START Records supplied
This is an optimization exercise on Yosys and OpenROAD, whose aim is small area and a short achievable clock period, not a production implementation.
In this exercise RTL edits were held to simulation tests only and were not proved equivalent to the original.

==> run.sh <==
#!/bin/bash
# synth_recipe.tcl (not shown) runs the flow's synth.tcl, then flattens the netlist and writes it again
# the make line also repeats each setting of config.mk as NAME=value (left out here)
make -C /OpenROAD-flow-scripts/flow DESIGN_CONFIG=/design/flow/config.mk WORK_HOME=/design/flow/orfs CLKGATE_MAP_FILE= SYNTH_SCRIPT=/design/flow/synth_recipe.tcl finish
==> config.mk <==
export PLATFORM = sky130hd
export DESIGN_NAME = pipeline
export DESIGN_NICKNAME = pipeline
export VERILOG_FILES = /design/flow/design.v
export SDC_FILE = /design/flow/constraint.sdc
export NUM_CORES = 4
export LEC_CHECK = 0
export CAP_MARGIN = 20
export CORE_MARGIN = 2
export CORE_UTILIZATION = 40
export SLEW_MARGIN = 20
==> constraint.sdc <==
create_clock -name core_clock -period 70.0 [get_ports {clk}]
set_input_delay 14.0000 -clock core_clock [delete_from_list [all_inputs] [get_ports {clk}]]
set_output_delay 14.0000 -clock core_clock [all_outputs]
set_load 0.01 [all_outputs]
==> design.v <==
`timescale 1ns / 1ps
module AddID(
	input [31:0] outShift,PostPc,
	output [31:0] outAddId
    );
reg [31:0] tmpOut;
always @(*)
begin
	tmpOut = PostPc + outShift - 1'b1;
end
assign outAddId = tmpOut;
endmodule
`timescale 1ns / 1ps
module AluEX(
input [31:0] inOutMuxForwardA, inOutMuxForwardB,
input [5:0] instReg,
input [4:0] sa,
input [1:0] ALUOp,
output reg [31:0] outAlu
    );
	always @(*)
	begin
		if(ALUOp == 2'b10 || ALUOp == 2'b11)  
			begin
				case (instReg)
					6'b000000:
						outAlu <= inOutMuxForwardB * 2**sa;
					6'b000010:
						outAlu <= inOutMuxForwardB / 2**sa;
					6'b000011:
						outAlu <= $signed(inOutMuxForwardB) >>> sa;
					6'b000110:
						outAlu <= inOutMuxForwardB >> inOutMuxForwardA;
					6'b000111:
						outAlu <= $signed(inOutMuxForwardB) >>> inOutMuxForwardA;
					6'b100001:
						outAlu <= inOutMuxForwardA + inOutMuxForwardB;
					6'b100011:
						outAlu <= inOutMuxForwardA - inOutMuxForwardB;
					6'b100100:
						outAlu <= inOutMuxForwardA & inOutMuxForwardB;
					6'b100101:
						outAlu <= inOutMuxForwardA | inOutMuxForwardB;
					6'b100110:
						outAlu <= inOutMuxForwardA ^ inOutMuxForwardB;
					6'b101010:
						outAlu <= ($signed(inOutMuxForwardA) < $signed(inOutMuxForwardB)) ? 1 : 0;
					6'b001000:
						outAlu <= inOutMuxForwardA + inOutMuxForwardB;
					6'b001001:
						outAlu <= inOutMuxForwardA + inOutMuxForwardB;			
					6'b001100:
						outAlu <= inOutMuxForwardA & (inOutMuxForwardB & 32'b00000000_00000000_11111111_11111111);
					6'b001101:
						outAlu <= inOutMuxForwardA | (inOutMuxForwardB & 32'b00000000_00000000_11111111_11111111);
					6'b001110:
						outAlu <= inOutMuxForwardA ^ (inOutMuxForwardB & 32'b00000000_00000000_11111111_11111111);
					6'b001111:
						outAlu <= inOutMuxForwardB << 16;
					6'b001010:
						outAlu <= ($signed(inOutMuxForwardA) < $signed(inOutMuxForwardB)) ? 1 : 0;
					6'b001011:
						outAlu <= ($unsigned(inOutMuxForwardA) < $unsigned(inOutMuxForwardB)) ? 1 : 0;
					default:
						outAlu <= {32{1'b1}};
					endcase
			end
		else if(ALUOp == 2'b00)  
			begin
				outAlu <= inOutMuxForwardA + inOutMuxForwardB;
			end
		else
			begin
				outAlu <= 0;
			end
end		
endmodule
`timescale 1ns / 1ps
module EX_MEM_Latch(
	input [31:0] inOutAlu,indataRt,
	input inRegWrite,inMemRead,inMemWrite,clk,rst,inEX_Flush,enable,
	input [1:0] inMemtoReg,inflagStoreWordDividerMEM,
	input [4:0] inOutMuxRtRd, inRegRt,
	input [2:0] inflagLoadWordDividerMEM,
	output reg [31:0] outAlu, dataRt,
	output reg outMemRead,outMemWrite,outRegWrite,
	output reg [4:0] outMuxRtRd,outRegRt,
	output reg [1:0] outMemtoReg, outflagStoreWordDividerMEM,
	output reg [2:0] outflagLoadWordDividerMEM
		);
always @(posedge clk)
begin
if(rst)
	begin
		outRegWrite <= 0;
		outMemRead <= 0;
		outMemWrite <= 0;
		outMemtoReg <= 0;
		outRegRt <= 0;
		outAlu <= 0;
		dataRt <= 0;
		outMuxRtRd <= 0;
		outflagLoadWordDividerMEM <= 0;
		outflagStoreWordDividerMEM <= 0;
	end
else if(enable)
	begin
		if(inEX_Flush)  
			begin
				outRegWrite <= 0;
				outMemRead <= 0;
				outMemWrite <= 0;
				outMemtoReg <= 0;
			end
		else
			begin
				outRegWrite <= inRegWrite;
				outMemRead <= inMemRead;
				outMemWrite <= inMemWrite;
				outMemtoReg <= inMemtoReg;
			end
		outRegRt <= inRegRt;
		outAlu <= inOutAlu;
		dataRt <= indataRt;
		outMuxRtRd <= inOutMuxRtRd;
		outflagLoadWordDividerMEM <= inflagLoadWordDividerMEM;
		outflagStoreWordDividerMEM <= inflagStoreWordDividerMEM;
	end
end
endmodule
`timescale 1ns / 1ps
module EqualBranch(
	input inBranch, inflagBranch,
	input [31:0] inDataAEq, inDataBEq,
	output  outPCSrc
    );
reg tmp;
always @(*)
	begin
			if(inBranch)
				begin
					if(inflagBranch  
					&( inDataAEq == inDataBEq))
						begin
							tmp = 1;  
						end
					else if((inflagBranch == 0)  
						&( inDataAEq != inDataBEq))
						begin
							tmp = 1;
						end
					else
						begin
							tmp = 0;
						end
				end
			else
				begin
					tmp = 0;
				end
	end
assign outPCSrc = tmp;
endmodule
`timescale 1ns / 1ps
module ForwardingUnit(
	input [4:0] inRs, inRt,inRdEX_MEM,inRdMEM_WB,inRegRtMEM_WB,inRegRtEX_MEM,
	input inRegWriteEX_MEM, inRegWriteMEM_WB,inBranch,
   output  [1:0] outForwardA, outForwardB,
	output outForwardAD,outForwardBD
		);
	reg [1:0] tmpA,tmpB;
	reg tmpAD,tmpBD;
always @(*)
begin
	if(inRegWriteEX_MEM
	& (inRdEX_MEM != 0)
	& (inRdEX_MEM == inRs))
		tmpA = 2'b10;  
	else if(inRegWriteMEM_WB
	& (inRdMEM_WB != 0)
	& (inRdEX_MEM != inRs)
	& (inRdMEM_WB == inRs))
		tmpA = 2'b01;
	else
		tmpA = 2'b00;
	if(inRegWriteEX_MEM
	& (inRdEX_MEM != 0)
	& (inRdEX_MEM == inRt))
		tmpB = 2'b10;  
	else if(inRegWriteMEM_WB
	& (inRdMEM_WB != 0)
	& (inRdEX_MEM != inRt)
	& (inRdMEM_WB == inRt))
		tmpB = 2'b01;
	else
		tmpB = 2'b00;
	if(inBranch
	& (inRs != 0)
	& (inRs == inRdEX_MEM ))
		tmpAD = 1;
	else
		tmpAD = 0;
	if(inBranch
	& (inRt != 0)
	& (inRt == inRdEX_MEM ))
		tmpBD = 1;
	else
		tmpBD = 0;
end
assign outForwardA = tmpA;
assign outForwardB = tmpB;
assign outForwardAD = tmpAD;
assign outForwardBD = tmpBD;
endmodule
`timescale 1ns / 1ps
module HazardDetectionUnit(
input inMemRead,inPCSrc,
input [4:0] inID_EXRt,inIF_IDRs,inIF_IDRt,inRegRtMEM,
output reg outPCWrite,outIF_IDWrite,outIF_Flush,outEX_Flush,outStall
    );
always@ (*)
begin			
			if(inPCSrc)  
				begin
					outPCWrite = 1;  
					outIF_IDWrite = 1;  
					outStall=0;  
					outIF_Flush = 1;  
					outEX_Flush = 0;  
				end
			else if(inMemRead
			& ((inID_EXRt == inIF_IDRs)
				| (inID_EXRt == inIF_IDRt)))  
				begin
					outPCWrite = 0;
					outIF_IDWrite = 0;
					outStall = 0;
					outIF_Flush  = 0;
					outEX_Flush = 0;
				end
			else  
				begin
					outPCWrite = 1;
					outIF_IDWrite = 1;
					outStall = 1;
					outIF_Flush = 0;
					outEX_Flush = 0;
				end	
end
endmodule
`timescale 1ns / 1ps
module ID_EX_Latch(
input clk,rst,inMemRead,inMemWrite,inALUSrc,inRegWrite,inoutBranch,enable,
input [31:0] inPc,dataRs,dataRt,inSignExtend,
input [4:0] inRegRt,inRegRd,inRegRs,inSa,
input [1:0] inRegDst,inMemtoReg,inALUOp,inflagStoreWordDividerMEM,
input [2:0] inflagLoadWordDividerMEM,
input [5:0] inoutFunction,
output reg [31:0] outPcLatch,outImmediateLatch,
output reg [4:0] outRegRt,outRegRd,outRegRs,outSa,
output reg [2:0] flagLoadWordDividerMEM,
output reg [1:0] RegDst,MemtoReg,flagStoreWordDividerMEM,
output reg MemRead,MemWrite,ALUSrc,Branch,RegWrite,
output reg [5:0] outFunction,
output reg [31:0] outDataRs,outDataRt,
output reg [1:0] ALUOp
    );
always @(posedge clk)
begin
	if(rst)
	begin
		Branch <= 0;
		MemRead <= 0;
		MemWrite <= 0;
		ALUSrc <= 0;
		RegWrite <= 0;
		outPcLatch <= 0;
		outDataRs <= 0;
		outDataRt <= 0;
		outImmediateLatch <= 0;
		outRegRt <= 0;
		outRegRd <= 0;
		outRegRs <= 0;
		outSa <= 0;
		RegDst <= 0;
		MemtoReg <= 0;
		ALUOp <= 0;
		flagLoadWordDividerMEM <= 0;
		flagStoreWordDividerMEM <= 0;
		outFunction <= 0;
	end
	else if(enable)
	begin
		Branch <= inoutBranch;
		MemRead <= inMemRead;
		MemWrite <= inMemWrite;
		ALUSrc <= inALUSrc;
		RegWrite <= inRegWrite;
		outPcLatch <= inPc;
		outDataRs <= dataRs;
		outDataRt <= dataRt;
		outImmediateLatch <= inSignExtend;
		outRegRt <= inRegRt;
		outRegRd <= inRegRd;
		outRegRs <= inRegRs;
		outSa <= inSa;
		RegDst <= inRegDst;
		MemtoReg <= inMemtoReg;
		ALUOp <= inALUOp;
		flagLoadWordDividerMEM <= inflagLoadWordDividerMEM;
		flagStoreWordDividerMEM <= inflagStoreWordDividerMEM;
		outFunction <= inoutFunction;
	end
end
endmodule
`timescale 1ns / 1ps
module IF_ID_Latch(
input clk,rst,inIF_IDWrite,inIF_Flush,enablePc,
input [31:0] inPc,inInstruction,
output reg [31:0] outPc, outInstruction
    );
always @(posedge clk)
begin
if(rst)
	begin
		outPc <= 0;
		outInstruction <= 0;
	end
else if(enablePc)
	begin
	if (inIF_Flush)
		begin
			outPc <= inPc;
			outInstruction <= 32'b000000_000000_000000_000000;
		end
	else if (inIF_IDWrite)
		begin
			outPc <= inPc;
			outInstruction <= inInstruction;
		end
	end
end
endmodule
`timescale 1ns / 1ps
module InstDecode(
	input [4:0] inInstDecodeRsReg,inInstDecodeRtReg,inInstDecodeWriteReg,
	input RegWrite,clk,rst,enable,
	input [31:0] inInstDecodeWriteData,
	output [31:0] outInstDecodeRsReg,outInstDecodeRtReg
    );
reg [31:0] register[31:0];
always @(posedge clk)
begin
	if(rst)
		begin
			register[0] <= 32'h00000000;
			register[1] <= 32'h00000001;
			register[2] <= 32'h00000002;
			register[3] <= 32'h00000014;
			register[4] <= 32'h00000004;
			register[5] <= 32'h00000005;
			register[6] <= 32'h00000006;
			register[7] <= 32'h00000007;
			register[8] <= 32'h00000008;
			register[9] <= 32'h00000009;
			register[10] <= 32'h0000000a;
			register[11] <= 32'h0000000b;
			register[12] <= 32'h0000000c;
			register[13] <= 32'h0000000d;
			register[14] <= 32'h0000000e;
			register[15] <= 32'h0000000f;
			register[16] <= 32'h06040010;
			register[17] <= 32'h00000011;
			register[18] <= 32'h00000012;
			register[19] <= 32'h00000013;
			register[20] <= 32'hc1800614;
			register[21] <= 32'h00000015;
			register[22] <= 32'h00000016;
			register[23] <= 32'h00000017;
			register[24] <= 32'h00000018;
			register[25] <= 32'h00000018;
			register[26] <= 32'h0000001a;
			register[27] <= 32'h0000001b;
			register[28] <= 32'h0000001c;
			register[29] <= 32'h0000001d;
			register[30] <= 32'h0000001e;
			register[31] <= 32'h0000001f;
		end
	else if(enable & RegWrite)
		register[inInstDecodeWriteReg] <= inInstDecodeWriteData;
end
assign outInstDecodeRsReg = (enable & RegWrite & (inInstDecodeWriteReg == inInstDecodeRsReg)) ? inInstDecodeWriteData : register[inInstDecodeRsReg];
assign outInstDecodeRtReg = (enable & RegWrite & (inInstDecodeWriteReg == inInstDecodeRtReg)) ? inInstDecodeWriteData : register[inInstDecodeRtReg];
endmodule
`timescale 1ns / 1ps
module MEM_WB_Latch(
	input [31:0] inLoadWordDividerMEM, inAluLatch,
	input [4:0] inMuxRtRd,inRegRtMEM,
	input inRegWrite,clk,rst,enable,
	input [1:0]inMemtoReg,
	output reg [31:0] outLoadWordDividerMEM,outAluLatch,
	output reg [4:0] outMuxRtRd,outRegRtMEM,
	output reg outRegWrite,
	output reg [1:0] outMemtoReg
	);
always @(posedge clk)
begin
	if(rst)
		begin
			outLoadWordDividerMEM <= 0;
			outAluLatch <= 0;
			outMuxRtRd <= 0;
			outRegWrite <= 0;
			outMemtoReg <= 0;
			outRegRtMEM <= 0;
		end
	else if(enable)
		begin
			outLoadWordDividerMEM <= inLoadWordDividerMEM;
			outAluLatch <= inAluLatch;
			outMuxRtRd <= inMuxRtRd;
			outRegWrite <= inRegWrite;
			outMemtoReg <= inMemtoReg;
			outRegRtMEM <= inRegRtMEM;
		end
end
endmodule
`timescale 1ns / 1ps
module MuxDataA_ALU(
	input [31:0] inDataRs,inAluOut_EX_MEM,
	input inForwardAD,
	output [31:0] outDataAEq
    );
 reg [31:0] tmp;
always @(*)
begin
	if(inForwardAD)
		begin
			tmp = inAluOut_EX_MEM;
		end
	else
		begin
			tmp = inDataRs;
		end
end
assign outDataAEq = tmp;
endmodule
`timescale 1ns / 1ps
module MuxDataB_ALU(
	input [31:0] inDataRt,inAluOut_EX_MEM,
	input inForwardBD,
	output [31:0] outDataBEq
    );
 reg [31:0] tmp;
always @(*)
begin
	if(inForwardBD)
		begin
			tmp = inAluOut_EX_MEM;
		end
	else
		begin
			tmp = inDataRt;
		end
end
assign outDataBEq = tmp;
endmodule
`timescale 1ns / 1ps
module MuxExForwardA(
	input [31:0] inDataRs, inMuxWb,inOutAlu,
	input [1:0] inForwardA,
	output  [31:0] outMuxForwardA
    );
reg [31:0] tmp;
always @(*)
begin
	case(inForwardA)
		2'b00:
			tmp = inDataRs;
		2'b01:
			tmp = inMuxWb;	
		2'b10:
			tmp = inOutAlu;
		default:
			tmp = 0;
	endcase		
end
assign outMuxForwardA = tmp;
endmodule
`timescale 1ns / 1ps
module MuxExForwardB(
	input [31:0] inDataRt, inMuxWb,inOutAlu,inSignExt,
	input [1:0] inForwardB,
	input ALUSrc,
	output [31:0] outMuxForwardB
    );
reg [31:0] tmp;
always @(*)
begin
	if(ALUSrc)
		begin
			tmp = inSignExt;
		end
	else
		begin
			case(inForwardB)
				2'b00:
					tmp = inDataRt;
				2'b01:
					tmp = inMuxWb;
				2'b10:
					tmp = inOutAlu;
				2'b11:
					tmp = inDataRt;
			endcase		
		end
end
assign outMuxForwardB = tmp;
endmodule
`timescale 1ns / 1ps
module MuxRtRd(
	input [4:0] rt,rd,
	input [1:0] RegDst,
	output reg [4:0] outMuxRtRd
    );
always @(*)
begin
	if(RegDst == 1)
		begin
			outMuxRtRd = rd;  
		end
	else if(RegDst == 0)
		begin
			outMuxRtRd = rt;  
		end
	else if(RegDst == 2)
		begin
			outMuxRtRd = rd;  
		end
	else
		begin
			outMuxRtRd = rd;
		end
end
endmodule
`timescale 1ns / 1ps
module MuxJumpPc(
input [31:0] inMuxPc,inMuxJumpPc,
input Jump,
output [31:0] outMuxJumpPc
    );
reg [31:0] tmp;
always @(*)
begin
	if(Jump)
		begin
			tmp = inMuxJumpPc;
		end
	else
		begin
			tmp = inMuxPc;
		end
end
assign outMuxJumpPc = tmp;
endmodule
`timescale 1ns / 1ps
module MuxWB(
	input [1:0] MemtoReg,
	input [31:0] readDataMem, outAlu, currentPC,
	output reg [31:0] outMuxWb
    );
always @(*)
begin
	if(MemtoReg == 1)
		begin
			outMuxWb = readDataMem;
		end
	else if(MemtoReg == 0)
		begin
			outMuxWb = outAlu;
		end
	else if(MemtoReg == 2)
		begin
			outMuxWb = currentPC;
		end
	else
		begin
			outMuxWb = outAlu;
		end
end
endmodule
`timescale 1ns / 1ps
module ShiftID(
	input [31:0] signExt,
	output reg [31:0] outShift
    );
always @(*)
begin
	outShift = signExt * 1;  
end
endmodule
`timescale 1ns / 1ps
module ShiftIF(
	input [25:0] inInstruction,
	input [5:0] inPostPc,
	output [31:0] outShiftIF
    );
assign outShiftIF = {inPostPc, inInstruction};
endmodule
`timescale 1ns / 1ps
module SignExtend(
input [15:0] immediate,
output reg [31:0] outImmediate
    );
	always @(*)
	begin
		if(immediate[15] == 1'b0)
			outImmediate = immediate & 32'b00000000_00000000_11111111_11111111;
		else
			outImmediate = immediate | 32'b11111111_11111111_00000000_00000000;
	end
endmodule
`timescale 1ns / 1ps
module StageEX(
	input clk,rst,
	input MemRead,MemWrite,ALUSrc,RegWrite,inEX_Flush,enable,
	input [1:0] RegDst,MemtoReg,ALUOp,inflagStoreWordDividerMEM,inForwardA,inForwardB,
	input [2:0] inflagLoadWordDividerMEM,
	input [5:0] instReg,
	input [31:0] inPc,dataRs,dataRt,signExt,inOutMuxWb,
	input [4:0] inRegRt,inRegRd,sa,
	output outMemRead,outMemWrite,outRegWrite,
	output [31:0] outAlu,outDataRt,
	output [4:0] outMuxRtRd,outRegRt,
   output [1:0] outMemtoReg, outflagStoreWordDividerMEM,
	output [2:0] outflagLoadWordDividerMEM
 );
wire [31:0] outMuxEx,outAddExTmp,outAluTmp,outMuxForwardA,outMuxForwardB;
wire [4:0] outMuxRtRdTmp;
	MuxExForwardA callMuxExForwardA(
	.inDataRs(dataRs),
	.inMuxWb(inOutMuxWb),
	.inOutAlu(outAlu),  
	.inForwardA(inForwardA),
	.outMuxForwardA(outMuxForwardA)  
	);
	MuxExForwardB callMuxExForwardB(
	.inDataRt(dataRt),
	.inSignExt(signExt),
	.inMuxWb(inOutMuxWb),
	.inOutAlu(outAlu),  
	.inForwardB(inForwardB),
	.ALUSrc(ALUSrc),
	.outMuxForwardB(outMuxForwardB)  
	);
	MuxRtRd callMuxRtRd(  
	.RegDst(RegDst),
	.rt(inRegRt),
	.rd(inRegRd),
	.outMuxRtRd(outMuxRtRdTmp)
	);
	AluEX callAluEx(
	.ALUOp(ALUOp),
	.inOutMuxForwardA(outMuxForwardA),
	.inOutMuxForwardB(outMuxForwardB),
	.instReg(instReg),
	.sa(sa),
	.outAlu(outAluTmp)
	);
	EX_MEM_Latch callEX_MEM_Latch(
	.clk(clk),
	.rst(rst),
	.inOutAlu(outAluTmp),
	.indataRt(dataRt),
	.inOutMuxRtRd(outMuxRtRdTmp),
	.inMemtoReg(MemtoReg),
	.inRegWrite(RegWrite),
	.inMemRead(MemRead),
	.inMemWrite(MemWrite),
	.inflagLoadWordDividerMEM(inflagLoadWordDividerMEM),
	.inflagStoreWordDividerMEM(inflagStoreWordDividerMEM),
	.inEX_Flush(inEX_Flush),
	.enable(enable),
	.inRegRt(inRegRt),
	.outAlu(outAlu),
	.dataRt(outDataRt),
	.outMuxRtRd(outMuxRtRd),
	.outRegRt(outRegRt),
	.outMemtoReg(outMemtoReg),
	.outRegWrite(outRegWrite),
	.outMemRead(outMemRead),
	.outMemWrite(outMemWrite),
	.outflagLoadWordDividerMEM(outflagLoadWordDividerMEM),
	.outflagStoreWordDividerMEM(outflagStoreWordDividerMEM)
	);
endmodule
`timescale 1ns / 1ps
module StageID(
input clk, rst, inRegWrite, inStall,ForwardAD,ForwardBD,enable,
input [4:0] rs,rt,rd,writeReg,sa,
input [5:0] opCode, inFunction,
input [31:0] writeData, inPc,AluOut_EX_MEM, instruction,
input [15:0] immediate,
output  Branch,MemRead,MemWrite,ALUSrc,RegWrite,Jump,PCSrc,
output  [1:0] ALUOp, MemtoReg, RegDst,
output  [2:0] flagLoadWordDividerMEM,
output  [1:0] flagStoreWordDividerMEM,
output  [31:0] outPcLatch, outDataRs,outDataRt,outImmediateLatch,outAddBranch,outJumpTarget,
output  [4:0] outRegRt,outRegRd,outRegRs,outSa,
output  [5:0] Function
    );
wire [31:0] dataRs,dataRt, outImmediate,DataAEq,DataBEq,outShift;
wire outBranch,outMemRead,outMemWrite,outALUSrc,outRegWrite,outflagBranch;
wire [1:0] outALUOp, outMemtoReg, outRegDst;
wire [2:0] outflagLoadWordDividerMEM;
wire [1:0] outflagStoreWordDividerMEM;
wire [5:0] outFunction;
	ControlUnit callControlUnit(
	.clk(clk),
	.inOpcode(opCode),  
	.inFunction(inFunction),
	.instruction(instruction),
	.inStall(inStall),
	.RegDst(outRegDst),  
	.Branch(outBranch),
	.MemRead(outMemRead),
	.MemtoReg(outMemtoReg),
	.ALUOp(outALUOp),
	.MemWrite(outMemWrite),
	.ALUSrc(outALUSrc),
	.RegWrite(outRegWrite),
	.flagLoadWordDividerMEM(outflagLoadWordDividerMEM),
	.flagStoreWordDividerMEM(outflagStoreWordDividerMEM),
	.outFunction(outFunction),
	.flagBranch(outflagBranch),
	.Jump(Jump)
	);
	InstDecode callInstDecode (
		.inInstDecodeRsReg(rs),  
		.inInstDecodeRtReg(rt),
		.inInstDecodeWriteReg(writeReg),  
		.inInstDecodeWriteData(writeData),
		.RegWrite(inRegWrite),
		.clk(clk),
		.rst(rst),
		.enable(enable),
		.outInstDecodeRsReg(dataRs),  
		.outInstDecodeRtReg(dataRt)
		);
	MuxDataA_ALU callMuxDataA_ALU(  
	.inDataRs(dataRs),
	.inAluOut_EX_MEM(AluOut_EX_MEM),
	.inForwardAD(ForwardAD),
	.outDataAEq(DataAEq)
	);
	MuxDataB_ALU callMuxDataB_ALU(
	.inDataRt(dataRt),
	.inAluOut_EX_MEM(AluOut_EX_MEM),
	.inForwardBD(ForwardBD),
	.outDataBEq(DataBEq)
	);
	EqualBranch callEqualBranch(
	.inBranch(outBranch),  
	.inflagBranch(outflagBranch),  
	.inDataAEq(DataAEq),
	.inDataBEq(DataBEq),
	.outPCSrc(PCSrc)
	);
	SignExtend callSignExtend(
	.immediate(immediate),
	.outImmediate(outImmediate)  
	);
	ShiftID callShiftID(
	.signExt(outImmediate),  
	.outShift(outShift)
	);
	AddID callAddID(
	.PostPc(inPc),  
	.outShift(outShift),  
	.outAddId(outAddBranch)
	);
	ShiftIF callShiftIF(  
	.inInstruction(instruction[25:0]),
	.inPostPc(inPc[31:26]),
	.outShiftIF(outJumpTarget)
	);
	ID_EX_Latch callID_EX_Latch(
	.inoutBranch(outBranch),
	.clk(clk),
	.rst(rst),
	.inPc(inPc),
	.dataRs(dataRs),
	.dataRt(dataRt),
	.inSignExtend(outImmediate),
	.inRegRt(rt),
	.inRegRd(rd),
	.inRegRs(rs),
	.inSa(sa),
	.inRegDst(outRegDst),
	.inMemRead(outMemRead),
	.inMemtoReg(outMemtoReg),
	.inALUOp(outALUOp),
	.inMemWrite(outMemWrite),
	.inALUSrc(outALUSrc),
	.inRegWrite(outRegWrite),
	.inflagLoadWordDividerMEM(outflagLoadWordDividerMEM),
	.inflagStoreWordDividerMEM(outflagStoreWordDividerMEM),
	.inoutFunction(outFunction),
	.enable(enable),
	.outPcLatch(outPcLatch),
	.outDataRs(outDataRs),
	.outDataRt(outDataRt),
	.outImmediateLatch(outImmediateLatch),
	.outRegRt(outRegRt),
	.outRegRd(outRegRd),
	.outRegRs(outRegRs),
	.outSa(outSa),
	.RegDst(RegDst),
	.MemRead(MemRead),
	.MemtoReg(MemtoReg),
	.ALUOp(ALUOp),
	.MemWrite(MemWrite),
	.ALUSrc(ALUSrc),
	.RegWrite(RegWrite),
	.flagLoadWordDividerMEM(flagLoadWordDividerMEM),
	.flagStoreWordDividerMEM(flagStoreWordDividerMEM),
	.outFunction(Function),
	.Branch(Branch)
	);
endmodule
END Records supplied
*Exercise details*
Copy each line of the data that includes the word "outInstruction".

*Written solution*
output reg [31:0] outPc, outInstruction
		outInstruction <= 0;
			outInstruction <= 32'b000000_000000_000000_000000;
			outInstruction <= inInstruction;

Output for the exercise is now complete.